**PROBLEM STATEMENT**
This exercise calls for the line with "localparam int GRN_W", the line with "CNT_W'(word[GRN_LSB +: GRN_W]);", and all lines between them in the material below, output exactly and with no other lines.

**RECORD EXTRACTS**
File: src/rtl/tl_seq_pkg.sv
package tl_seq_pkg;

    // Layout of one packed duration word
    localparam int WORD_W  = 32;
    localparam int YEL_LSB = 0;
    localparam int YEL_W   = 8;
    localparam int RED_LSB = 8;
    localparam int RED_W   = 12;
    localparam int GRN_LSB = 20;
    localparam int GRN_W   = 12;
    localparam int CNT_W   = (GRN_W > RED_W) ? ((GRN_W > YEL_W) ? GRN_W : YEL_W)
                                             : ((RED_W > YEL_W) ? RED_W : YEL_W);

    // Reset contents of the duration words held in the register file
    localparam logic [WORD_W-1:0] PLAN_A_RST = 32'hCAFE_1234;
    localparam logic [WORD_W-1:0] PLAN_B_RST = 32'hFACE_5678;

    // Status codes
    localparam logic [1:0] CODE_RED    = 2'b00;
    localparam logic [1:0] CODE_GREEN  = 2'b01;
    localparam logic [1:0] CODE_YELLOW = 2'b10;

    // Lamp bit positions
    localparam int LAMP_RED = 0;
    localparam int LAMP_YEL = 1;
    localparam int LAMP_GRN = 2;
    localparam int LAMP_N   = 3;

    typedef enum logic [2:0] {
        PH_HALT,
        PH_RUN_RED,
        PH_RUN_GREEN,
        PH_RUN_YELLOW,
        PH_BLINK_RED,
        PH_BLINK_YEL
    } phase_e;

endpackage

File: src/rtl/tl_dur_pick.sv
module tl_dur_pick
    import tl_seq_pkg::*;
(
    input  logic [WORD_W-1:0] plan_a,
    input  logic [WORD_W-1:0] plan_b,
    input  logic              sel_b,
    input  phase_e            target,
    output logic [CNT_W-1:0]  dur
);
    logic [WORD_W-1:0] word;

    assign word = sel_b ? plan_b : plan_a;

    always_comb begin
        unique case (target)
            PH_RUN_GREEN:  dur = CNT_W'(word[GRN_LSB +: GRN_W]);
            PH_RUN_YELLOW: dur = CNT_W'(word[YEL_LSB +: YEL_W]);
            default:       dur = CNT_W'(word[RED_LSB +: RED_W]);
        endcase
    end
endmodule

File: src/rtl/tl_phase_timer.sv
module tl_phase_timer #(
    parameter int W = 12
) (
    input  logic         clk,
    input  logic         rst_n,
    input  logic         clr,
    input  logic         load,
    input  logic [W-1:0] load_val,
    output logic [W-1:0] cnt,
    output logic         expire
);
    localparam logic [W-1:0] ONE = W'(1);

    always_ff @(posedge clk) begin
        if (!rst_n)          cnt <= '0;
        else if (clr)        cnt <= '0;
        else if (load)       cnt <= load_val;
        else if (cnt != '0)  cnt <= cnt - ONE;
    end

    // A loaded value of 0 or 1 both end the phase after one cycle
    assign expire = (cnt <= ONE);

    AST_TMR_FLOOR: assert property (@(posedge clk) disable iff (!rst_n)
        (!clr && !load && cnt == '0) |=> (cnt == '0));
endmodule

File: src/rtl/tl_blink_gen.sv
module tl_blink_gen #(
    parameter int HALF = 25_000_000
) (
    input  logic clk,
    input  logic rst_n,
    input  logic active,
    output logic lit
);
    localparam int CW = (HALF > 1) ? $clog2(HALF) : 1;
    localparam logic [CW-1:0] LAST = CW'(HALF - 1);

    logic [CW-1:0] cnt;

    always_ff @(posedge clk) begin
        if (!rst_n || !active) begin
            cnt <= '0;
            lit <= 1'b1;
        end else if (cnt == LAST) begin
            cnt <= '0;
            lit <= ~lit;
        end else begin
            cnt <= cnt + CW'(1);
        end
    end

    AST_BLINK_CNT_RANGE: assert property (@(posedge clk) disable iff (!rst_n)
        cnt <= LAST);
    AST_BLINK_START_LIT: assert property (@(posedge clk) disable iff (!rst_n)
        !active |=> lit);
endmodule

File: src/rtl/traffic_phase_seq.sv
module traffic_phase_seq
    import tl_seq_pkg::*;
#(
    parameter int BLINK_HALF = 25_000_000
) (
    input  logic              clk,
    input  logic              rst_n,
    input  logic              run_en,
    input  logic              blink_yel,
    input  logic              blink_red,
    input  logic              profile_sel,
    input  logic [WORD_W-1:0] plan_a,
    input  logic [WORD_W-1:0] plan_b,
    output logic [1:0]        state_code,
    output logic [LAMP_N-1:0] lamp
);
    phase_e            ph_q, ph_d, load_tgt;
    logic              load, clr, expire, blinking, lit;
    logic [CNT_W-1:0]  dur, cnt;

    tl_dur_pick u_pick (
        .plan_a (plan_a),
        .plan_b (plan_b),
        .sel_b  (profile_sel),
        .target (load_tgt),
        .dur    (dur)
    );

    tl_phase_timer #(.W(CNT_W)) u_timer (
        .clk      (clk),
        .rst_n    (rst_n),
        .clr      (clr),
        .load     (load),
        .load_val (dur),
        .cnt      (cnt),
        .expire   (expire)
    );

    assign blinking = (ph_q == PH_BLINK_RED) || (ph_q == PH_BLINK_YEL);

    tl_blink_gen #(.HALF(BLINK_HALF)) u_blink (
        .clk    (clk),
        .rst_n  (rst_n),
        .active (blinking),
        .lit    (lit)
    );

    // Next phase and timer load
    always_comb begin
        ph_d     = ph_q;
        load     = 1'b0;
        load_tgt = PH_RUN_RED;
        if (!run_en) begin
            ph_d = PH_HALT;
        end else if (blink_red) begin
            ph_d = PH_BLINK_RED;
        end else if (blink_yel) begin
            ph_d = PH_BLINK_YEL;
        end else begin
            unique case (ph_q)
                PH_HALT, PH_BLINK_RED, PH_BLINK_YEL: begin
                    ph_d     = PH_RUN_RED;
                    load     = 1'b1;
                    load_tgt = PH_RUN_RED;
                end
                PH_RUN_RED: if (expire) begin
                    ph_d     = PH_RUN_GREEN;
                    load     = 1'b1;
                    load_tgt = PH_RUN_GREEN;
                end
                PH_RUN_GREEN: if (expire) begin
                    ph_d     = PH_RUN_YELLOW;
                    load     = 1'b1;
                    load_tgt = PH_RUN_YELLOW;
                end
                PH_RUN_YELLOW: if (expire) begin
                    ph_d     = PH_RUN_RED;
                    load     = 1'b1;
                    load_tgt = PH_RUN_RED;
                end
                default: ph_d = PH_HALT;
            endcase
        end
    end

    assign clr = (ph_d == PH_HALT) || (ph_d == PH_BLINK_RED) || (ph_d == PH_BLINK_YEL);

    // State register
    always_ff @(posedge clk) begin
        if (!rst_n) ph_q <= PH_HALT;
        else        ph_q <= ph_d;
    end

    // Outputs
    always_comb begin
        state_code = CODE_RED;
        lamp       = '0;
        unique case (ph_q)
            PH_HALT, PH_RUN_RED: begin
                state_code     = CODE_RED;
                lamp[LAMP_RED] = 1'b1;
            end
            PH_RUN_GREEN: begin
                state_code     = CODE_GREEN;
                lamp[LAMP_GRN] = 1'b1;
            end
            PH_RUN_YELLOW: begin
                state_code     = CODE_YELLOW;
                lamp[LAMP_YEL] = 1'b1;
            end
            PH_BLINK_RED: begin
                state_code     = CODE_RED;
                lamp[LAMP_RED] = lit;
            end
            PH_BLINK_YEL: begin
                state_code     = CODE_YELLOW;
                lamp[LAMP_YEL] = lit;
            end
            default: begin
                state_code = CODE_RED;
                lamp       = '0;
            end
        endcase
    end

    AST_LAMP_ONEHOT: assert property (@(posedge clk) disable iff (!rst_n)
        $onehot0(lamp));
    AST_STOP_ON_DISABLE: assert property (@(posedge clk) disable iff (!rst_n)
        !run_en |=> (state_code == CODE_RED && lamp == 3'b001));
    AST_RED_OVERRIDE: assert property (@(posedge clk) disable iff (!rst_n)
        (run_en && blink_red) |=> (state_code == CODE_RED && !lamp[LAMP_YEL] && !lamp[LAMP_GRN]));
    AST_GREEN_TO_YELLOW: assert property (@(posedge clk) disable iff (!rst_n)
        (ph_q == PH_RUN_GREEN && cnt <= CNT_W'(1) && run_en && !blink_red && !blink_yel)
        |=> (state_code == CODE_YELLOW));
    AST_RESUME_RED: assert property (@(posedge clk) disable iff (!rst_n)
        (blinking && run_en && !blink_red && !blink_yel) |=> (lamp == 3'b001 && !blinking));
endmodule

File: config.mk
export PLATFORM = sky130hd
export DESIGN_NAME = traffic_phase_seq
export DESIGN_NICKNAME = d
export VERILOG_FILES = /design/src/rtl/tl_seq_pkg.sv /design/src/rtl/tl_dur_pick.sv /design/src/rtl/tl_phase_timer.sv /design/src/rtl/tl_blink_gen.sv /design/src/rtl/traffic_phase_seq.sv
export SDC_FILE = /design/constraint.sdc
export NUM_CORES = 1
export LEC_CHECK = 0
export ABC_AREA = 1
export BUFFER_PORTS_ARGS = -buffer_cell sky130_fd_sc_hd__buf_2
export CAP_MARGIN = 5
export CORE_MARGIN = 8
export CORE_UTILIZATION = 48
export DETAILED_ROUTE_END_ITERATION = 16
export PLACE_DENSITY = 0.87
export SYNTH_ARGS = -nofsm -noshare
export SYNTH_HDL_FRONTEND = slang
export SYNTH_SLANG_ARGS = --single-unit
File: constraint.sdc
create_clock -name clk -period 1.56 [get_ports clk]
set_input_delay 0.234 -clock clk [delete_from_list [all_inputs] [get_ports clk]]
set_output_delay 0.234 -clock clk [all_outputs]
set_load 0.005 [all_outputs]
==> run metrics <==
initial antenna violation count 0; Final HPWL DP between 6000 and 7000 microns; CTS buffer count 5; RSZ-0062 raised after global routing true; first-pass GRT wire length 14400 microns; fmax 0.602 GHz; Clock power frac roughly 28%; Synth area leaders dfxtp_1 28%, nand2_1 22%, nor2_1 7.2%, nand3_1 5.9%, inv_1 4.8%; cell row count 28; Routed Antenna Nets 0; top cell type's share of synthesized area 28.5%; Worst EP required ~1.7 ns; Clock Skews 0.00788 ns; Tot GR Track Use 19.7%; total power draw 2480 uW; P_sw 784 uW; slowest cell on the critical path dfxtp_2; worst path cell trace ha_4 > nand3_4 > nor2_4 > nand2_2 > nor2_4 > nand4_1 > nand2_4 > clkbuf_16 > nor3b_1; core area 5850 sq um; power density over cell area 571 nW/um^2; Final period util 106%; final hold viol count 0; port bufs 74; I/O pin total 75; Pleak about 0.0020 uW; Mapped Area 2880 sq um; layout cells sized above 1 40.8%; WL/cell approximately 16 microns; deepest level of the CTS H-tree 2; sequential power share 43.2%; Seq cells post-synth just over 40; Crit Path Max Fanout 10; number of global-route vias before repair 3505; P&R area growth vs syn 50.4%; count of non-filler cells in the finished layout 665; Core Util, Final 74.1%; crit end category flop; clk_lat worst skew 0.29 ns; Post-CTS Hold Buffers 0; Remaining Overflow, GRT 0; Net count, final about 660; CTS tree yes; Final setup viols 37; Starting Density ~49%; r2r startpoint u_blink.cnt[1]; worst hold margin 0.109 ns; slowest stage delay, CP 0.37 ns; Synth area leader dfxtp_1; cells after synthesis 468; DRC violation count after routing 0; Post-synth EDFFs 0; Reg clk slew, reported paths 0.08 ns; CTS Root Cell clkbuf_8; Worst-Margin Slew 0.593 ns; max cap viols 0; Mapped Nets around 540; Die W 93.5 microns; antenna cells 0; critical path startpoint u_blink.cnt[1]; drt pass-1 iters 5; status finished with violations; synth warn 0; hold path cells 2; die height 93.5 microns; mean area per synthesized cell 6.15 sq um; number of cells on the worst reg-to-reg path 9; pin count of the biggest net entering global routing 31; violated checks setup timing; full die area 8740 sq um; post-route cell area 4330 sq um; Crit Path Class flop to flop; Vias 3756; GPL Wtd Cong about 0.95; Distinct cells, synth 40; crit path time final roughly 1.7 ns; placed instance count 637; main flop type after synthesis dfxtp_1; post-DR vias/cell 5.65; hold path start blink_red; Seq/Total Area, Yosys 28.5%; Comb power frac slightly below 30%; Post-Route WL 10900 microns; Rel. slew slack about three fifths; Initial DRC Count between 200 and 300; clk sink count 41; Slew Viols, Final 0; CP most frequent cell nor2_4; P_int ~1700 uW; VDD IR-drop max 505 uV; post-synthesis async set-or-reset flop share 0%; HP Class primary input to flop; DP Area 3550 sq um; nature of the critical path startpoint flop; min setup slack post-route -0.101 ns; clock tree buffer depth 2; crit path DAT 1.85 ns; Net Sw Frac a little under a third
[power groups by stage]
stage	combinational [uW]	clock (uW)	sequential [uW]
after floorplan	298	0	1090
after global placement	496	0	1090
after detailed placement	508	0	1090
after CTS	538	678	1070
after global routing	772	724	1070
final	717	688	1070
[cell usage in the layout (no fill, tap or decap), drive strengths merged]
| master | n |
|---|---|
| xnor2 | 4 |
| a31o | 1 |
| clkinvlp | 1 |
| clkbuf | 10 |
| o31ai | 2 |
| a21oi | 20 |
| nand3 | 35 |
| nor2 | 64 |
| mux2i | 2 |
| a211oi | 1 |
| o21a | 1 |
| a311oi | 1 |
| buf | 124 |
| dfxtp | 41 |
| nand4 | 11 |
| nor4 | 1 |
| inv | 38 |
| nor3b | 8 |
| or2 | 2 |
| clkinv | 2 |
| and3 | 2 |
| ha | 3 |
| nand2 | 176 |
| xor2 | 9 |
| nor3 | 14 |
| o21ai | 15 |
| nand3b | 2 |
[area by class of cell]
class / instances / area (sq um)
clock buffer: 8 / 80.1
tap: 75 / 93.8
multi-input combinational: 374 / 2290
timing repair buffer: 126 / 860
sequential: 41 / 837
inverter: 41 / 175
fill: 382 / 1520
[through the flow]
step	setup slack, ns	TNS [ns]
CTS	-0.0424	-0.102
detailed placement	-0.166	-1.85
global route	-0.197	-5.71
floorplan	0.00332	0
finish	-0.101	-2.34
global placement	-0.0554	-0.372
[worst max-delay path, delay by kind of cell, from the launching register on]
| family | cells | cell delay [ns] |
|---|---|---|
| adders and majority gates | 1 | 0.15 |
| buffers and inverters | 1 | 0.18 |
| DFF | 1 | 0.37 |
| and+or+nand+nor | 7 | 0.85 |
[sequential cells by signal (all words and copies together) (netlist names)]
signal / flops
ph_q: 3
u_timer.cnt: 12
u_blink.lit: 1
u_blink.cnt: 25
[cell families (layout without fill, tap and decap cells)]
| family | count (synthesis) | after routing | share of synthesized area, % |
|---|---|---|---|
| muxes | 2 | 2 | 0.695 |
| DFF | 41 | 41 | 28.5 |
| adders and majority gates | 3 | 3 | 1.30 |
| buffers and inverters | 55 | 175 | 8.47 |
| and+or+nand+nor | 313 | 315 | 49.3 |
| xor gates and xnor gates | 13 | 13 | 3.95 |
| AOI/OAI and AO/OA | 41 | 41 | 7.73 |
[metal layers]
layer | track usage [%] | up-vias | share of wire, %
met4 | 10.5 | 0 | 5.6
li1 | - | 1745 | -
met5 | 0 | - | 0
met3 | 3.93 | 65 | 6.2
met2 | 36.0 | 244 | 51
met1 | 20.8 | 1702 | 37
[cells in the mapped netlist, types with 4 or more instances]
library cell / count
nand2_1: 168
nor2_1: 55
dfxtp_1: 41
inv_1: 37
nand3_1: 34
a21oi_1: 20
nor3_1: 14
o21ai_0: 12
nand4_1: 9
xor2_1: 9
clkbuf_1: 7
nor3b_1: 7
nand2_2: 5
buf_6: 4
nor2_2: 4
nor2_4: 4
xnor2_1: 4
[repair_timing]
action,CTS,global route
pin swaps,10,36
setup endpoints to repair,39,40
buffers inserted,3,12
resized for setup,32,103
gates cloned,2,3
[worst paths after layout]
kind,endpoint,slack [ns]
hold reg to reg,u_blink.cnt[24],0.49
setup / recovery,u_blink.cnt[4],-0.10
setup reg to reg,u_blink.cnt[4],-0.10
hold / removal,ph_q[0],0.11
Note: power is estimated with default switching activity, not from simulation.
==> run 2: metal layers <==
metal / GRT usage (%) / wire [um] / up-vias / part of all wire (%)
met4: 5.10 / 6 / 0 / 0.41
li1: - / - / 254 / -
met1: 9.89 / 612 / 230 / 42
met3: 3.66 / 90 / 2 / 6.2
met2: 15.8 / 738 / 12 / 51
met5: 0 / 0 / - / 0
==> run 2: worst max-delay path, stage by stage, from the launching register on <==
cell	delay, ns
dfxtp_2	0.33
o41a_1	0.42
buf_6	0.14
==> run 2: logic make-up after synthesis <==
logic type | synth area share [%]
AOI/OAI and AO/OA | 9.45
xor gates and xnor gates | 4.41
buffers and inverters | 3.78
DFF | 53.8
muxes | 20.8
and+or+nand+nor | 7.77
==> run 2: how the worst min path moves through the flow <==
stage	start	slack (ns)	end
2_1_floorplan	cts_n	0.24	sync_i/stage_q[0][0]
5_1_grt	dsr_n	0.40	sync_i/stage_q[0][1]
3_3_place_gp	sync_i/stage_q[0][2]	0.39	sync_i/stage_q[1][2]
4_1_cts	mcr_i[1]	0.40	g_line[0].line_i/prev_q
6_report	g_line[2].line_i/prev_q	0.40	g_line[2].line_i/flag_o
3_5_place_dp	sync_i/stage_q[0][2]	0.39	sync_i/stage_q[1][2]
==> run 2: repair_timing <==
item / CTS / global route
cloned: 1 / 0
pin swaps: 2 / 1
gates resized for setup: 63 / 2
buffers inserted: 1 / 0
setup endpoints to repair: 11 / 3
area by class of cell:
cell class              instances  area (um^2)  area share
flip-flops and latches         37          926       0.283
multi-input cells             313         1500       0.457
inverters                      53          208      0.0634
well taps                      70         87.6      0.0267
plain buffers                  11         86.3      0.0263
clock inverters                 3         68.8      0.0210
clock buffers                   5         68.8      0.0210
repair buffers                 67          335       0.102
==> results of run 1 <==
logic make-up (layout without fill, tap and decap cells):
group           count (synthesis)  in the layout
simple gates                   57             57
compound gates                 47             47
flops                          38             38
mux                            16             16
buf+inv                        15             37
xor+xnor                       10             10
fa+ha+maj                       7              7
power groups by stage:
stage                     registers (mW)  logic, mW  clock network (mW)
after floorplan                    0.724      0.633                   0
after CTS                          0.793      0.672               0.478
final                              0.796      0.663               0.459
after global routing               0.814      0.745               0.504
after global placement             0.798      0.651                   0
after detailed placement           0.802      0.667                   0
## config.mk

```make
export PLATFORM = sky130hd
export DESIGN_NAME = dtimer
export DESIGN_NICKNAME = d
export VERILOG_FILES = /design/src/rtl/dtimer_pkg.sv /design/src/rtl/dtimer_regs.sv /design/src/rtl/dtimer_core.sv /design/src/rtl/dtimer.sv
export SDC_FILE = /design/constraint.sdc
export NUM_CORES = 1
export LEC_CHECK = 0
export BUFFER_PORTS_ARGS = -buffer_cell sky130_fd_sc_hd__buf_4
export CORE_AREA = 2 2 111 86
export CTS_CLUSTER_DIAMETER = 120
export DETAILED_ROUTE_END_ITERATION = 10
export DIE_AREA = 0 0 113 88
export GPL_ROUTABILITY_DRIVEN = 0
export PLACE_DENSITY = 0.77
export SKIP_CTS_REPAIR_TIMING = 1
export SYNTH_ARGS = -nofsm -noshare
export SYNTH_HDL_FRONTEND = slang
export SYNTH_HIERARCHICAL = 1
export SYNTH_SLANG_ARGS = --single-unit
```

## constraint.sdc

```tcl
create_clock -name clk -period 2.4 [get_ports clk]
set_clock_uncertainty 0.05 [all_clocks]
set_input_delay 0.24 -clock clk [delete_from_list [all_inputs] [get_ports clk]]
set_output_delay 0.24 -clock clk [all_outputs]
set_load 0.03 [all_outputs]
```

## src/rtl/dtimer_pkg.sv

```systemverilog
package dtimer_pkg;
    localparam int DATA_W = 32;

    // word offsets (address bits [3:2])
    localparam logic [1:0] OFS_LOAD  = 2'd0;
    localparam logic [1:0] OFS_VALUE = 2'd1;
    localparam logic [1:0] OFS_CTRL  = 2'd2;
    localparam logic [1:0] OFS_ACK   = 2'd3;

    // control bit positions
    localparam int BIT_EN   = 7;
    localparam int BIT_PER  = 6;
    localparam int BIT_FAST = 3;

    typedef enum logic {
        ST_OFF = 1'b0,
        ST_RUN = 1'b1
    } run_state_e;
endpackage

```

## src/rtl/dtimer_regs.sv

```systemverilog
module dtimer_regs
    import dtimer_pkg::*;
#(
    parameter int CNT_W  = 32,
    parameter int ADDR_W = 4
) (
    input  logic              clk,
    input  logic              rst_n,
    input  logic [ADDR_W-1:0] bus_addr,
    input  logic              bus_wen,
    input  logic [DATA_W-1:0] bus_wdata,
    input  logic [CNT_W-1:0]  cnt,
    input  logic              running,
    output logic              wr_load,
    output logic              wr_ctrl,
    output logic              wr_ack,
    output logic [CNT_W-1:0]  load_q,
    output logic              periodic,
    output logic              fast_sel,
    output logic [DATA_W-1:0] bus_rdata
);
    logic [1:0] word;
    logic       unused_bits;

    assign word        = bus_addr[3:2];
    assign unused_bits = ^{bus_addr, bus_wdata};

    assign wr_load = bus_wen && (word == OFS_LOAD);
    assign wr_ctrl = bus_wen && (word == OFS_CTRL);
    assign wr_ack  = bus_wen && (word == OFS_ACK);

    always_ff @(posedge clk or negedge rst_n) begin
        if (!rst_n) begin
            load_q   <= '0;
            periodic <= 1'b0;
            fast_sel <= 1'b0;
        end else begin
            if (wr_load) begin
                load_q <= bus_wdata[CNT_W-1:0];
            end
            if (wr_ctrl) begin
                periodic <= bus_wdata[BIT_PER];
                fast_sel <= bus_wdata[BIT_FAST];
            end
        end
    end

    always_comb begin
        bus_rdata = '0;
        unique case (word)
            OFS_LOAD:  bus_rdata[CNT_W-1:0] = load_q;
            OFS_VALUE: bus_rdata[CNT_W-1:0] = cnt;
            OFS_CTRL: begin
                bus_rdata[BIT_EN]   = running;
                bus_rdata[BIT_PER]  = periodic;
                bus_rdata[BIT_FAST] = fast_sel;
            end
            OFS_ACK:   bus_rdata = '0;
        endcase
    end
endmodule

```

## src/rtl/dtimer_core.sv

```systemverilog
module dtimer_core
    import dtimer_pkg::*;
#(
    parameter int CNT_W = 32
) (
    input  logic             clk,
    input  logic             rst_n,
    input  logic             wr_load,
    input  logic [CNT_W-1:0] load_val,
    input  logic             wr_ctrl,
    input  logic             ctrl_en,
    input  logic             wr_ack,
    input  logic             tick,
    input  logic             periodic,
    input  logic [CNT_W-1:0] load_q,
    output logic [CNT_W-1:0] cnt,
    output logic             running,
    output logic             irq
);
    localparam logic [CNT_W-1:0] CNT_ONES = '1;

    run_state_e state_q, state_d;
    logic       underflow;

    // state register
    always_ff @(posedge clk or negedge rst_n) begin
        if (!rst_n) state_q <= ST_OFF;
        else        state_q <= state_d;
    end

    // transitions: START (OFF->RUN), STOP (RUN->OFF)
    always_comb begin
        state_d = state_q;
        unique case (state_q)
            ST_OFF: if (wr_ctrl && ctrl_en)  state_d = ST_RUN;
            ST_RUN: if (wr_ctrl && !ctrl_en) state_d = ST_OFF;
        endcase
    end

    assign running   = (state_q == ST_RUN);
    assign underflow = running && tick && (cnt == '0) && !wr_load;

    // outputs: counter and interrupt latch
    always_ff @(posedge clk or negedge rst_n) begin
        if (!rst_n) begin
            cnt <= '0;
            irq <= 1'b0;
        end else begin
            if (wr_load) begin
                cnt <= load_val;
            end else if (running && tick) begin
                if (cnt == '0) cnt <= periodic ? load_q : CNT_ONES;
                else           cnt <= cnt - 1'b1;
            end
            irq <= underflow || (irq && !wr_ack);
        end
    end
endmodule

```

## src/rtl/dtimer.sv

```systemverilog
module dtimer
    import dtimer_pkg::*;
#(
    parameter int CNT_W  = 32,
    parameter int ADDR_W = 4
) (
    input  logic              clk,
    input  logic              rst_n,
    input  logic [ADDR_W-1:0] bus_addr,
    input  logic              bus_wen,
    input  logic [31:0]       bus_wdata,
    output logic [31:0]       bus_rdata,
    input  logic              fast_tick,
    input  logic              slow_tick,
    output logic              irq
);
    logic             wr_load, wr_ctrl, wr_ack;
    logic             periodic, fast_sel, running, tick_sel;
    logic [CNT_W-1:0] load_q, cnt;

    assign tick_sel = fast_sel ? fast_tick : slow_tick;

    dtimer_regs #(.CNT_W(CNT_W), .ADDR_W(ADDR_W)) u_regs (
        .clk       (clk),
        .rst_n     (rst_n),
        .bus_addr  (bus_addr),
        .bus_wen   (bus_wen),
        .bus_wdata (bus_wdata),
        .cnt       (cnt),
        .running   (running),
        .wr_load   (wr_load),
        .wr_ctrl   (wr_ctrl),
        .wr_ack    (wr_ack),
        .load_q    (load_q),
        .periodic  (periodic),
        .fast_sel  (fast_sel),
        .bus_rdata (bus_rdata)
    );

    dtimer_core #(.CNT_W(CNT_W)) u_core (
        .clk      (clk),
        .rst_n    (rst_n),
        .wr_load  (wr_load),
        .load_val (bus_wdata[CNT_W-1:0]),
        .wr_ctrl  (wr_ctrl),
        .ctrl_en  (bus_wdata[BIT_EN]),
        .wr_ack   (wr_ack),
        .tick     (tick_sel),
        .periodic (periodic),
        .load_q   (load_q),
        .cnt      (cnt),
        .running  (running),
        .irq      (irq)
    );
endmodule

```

**FINAL ANSWER**
    localparam int GRN_W   = 12;
    localparam int CNT_W   = (GRN_W > RED_W) ? ((GRN_W > YEL_W) ? GRN_W : YEL_W)
                                             : ((RED_W > YEL_W) ? RED_W : YEL_W);

    // Reset contents of the duration words held in the register file
    localparam logic [WORD_W-1:0] PLAN_A_RST = 32'hCAFE_1234;
    localparam logic [WORD_W-1:0] PLAN_B_RST = 32'hFACE_5678;

    // Status codes
    localparam logic [1:0] CODE_RED    = 2'b00;
    localparam logic [1:0] CODE_GREEN  = 2'b01;
    localparam logic [1:0] CODE_YELLOW = 2'b10;

    // Lamp bit positions
    localparam int LAMP_RED = 0;
    localparam int LAMP_YEL = 1;
    localparam int LAMP_GRN = 2;
    localparam int LAMP_N   = 3;

    typedef enum logic [2:0] {
        PH_HALT,
        PH_RUN_RED,
        PH_RUN_GREEN,
        PH_RUN_YELLOW,
        PH_BLINK_RED,
        PH_BLINK_YEL
    } phase_e;

endpackage

File: src/rtl/tl_dur_pick.sv
module tl_dur_pick
    import tl_seq_pkg::*;
(
    input  logic [WORD_W-1:0] plan_a,
    input  logic [WORD_W-1:0] plan_b,
    input  logic              sel_b,
    input  phase_e            target,
    output logic [CNT_W-1:0]  dur
);
    logic [WORD_W-1:0] word;

    assign word = sel_b ? plan_b : plan_a;

    always_comb begin
        unique case (target)
            PH_RUN_GREEN:  dur = CNT_W'(word[GRN_LSB +: GRN_W]);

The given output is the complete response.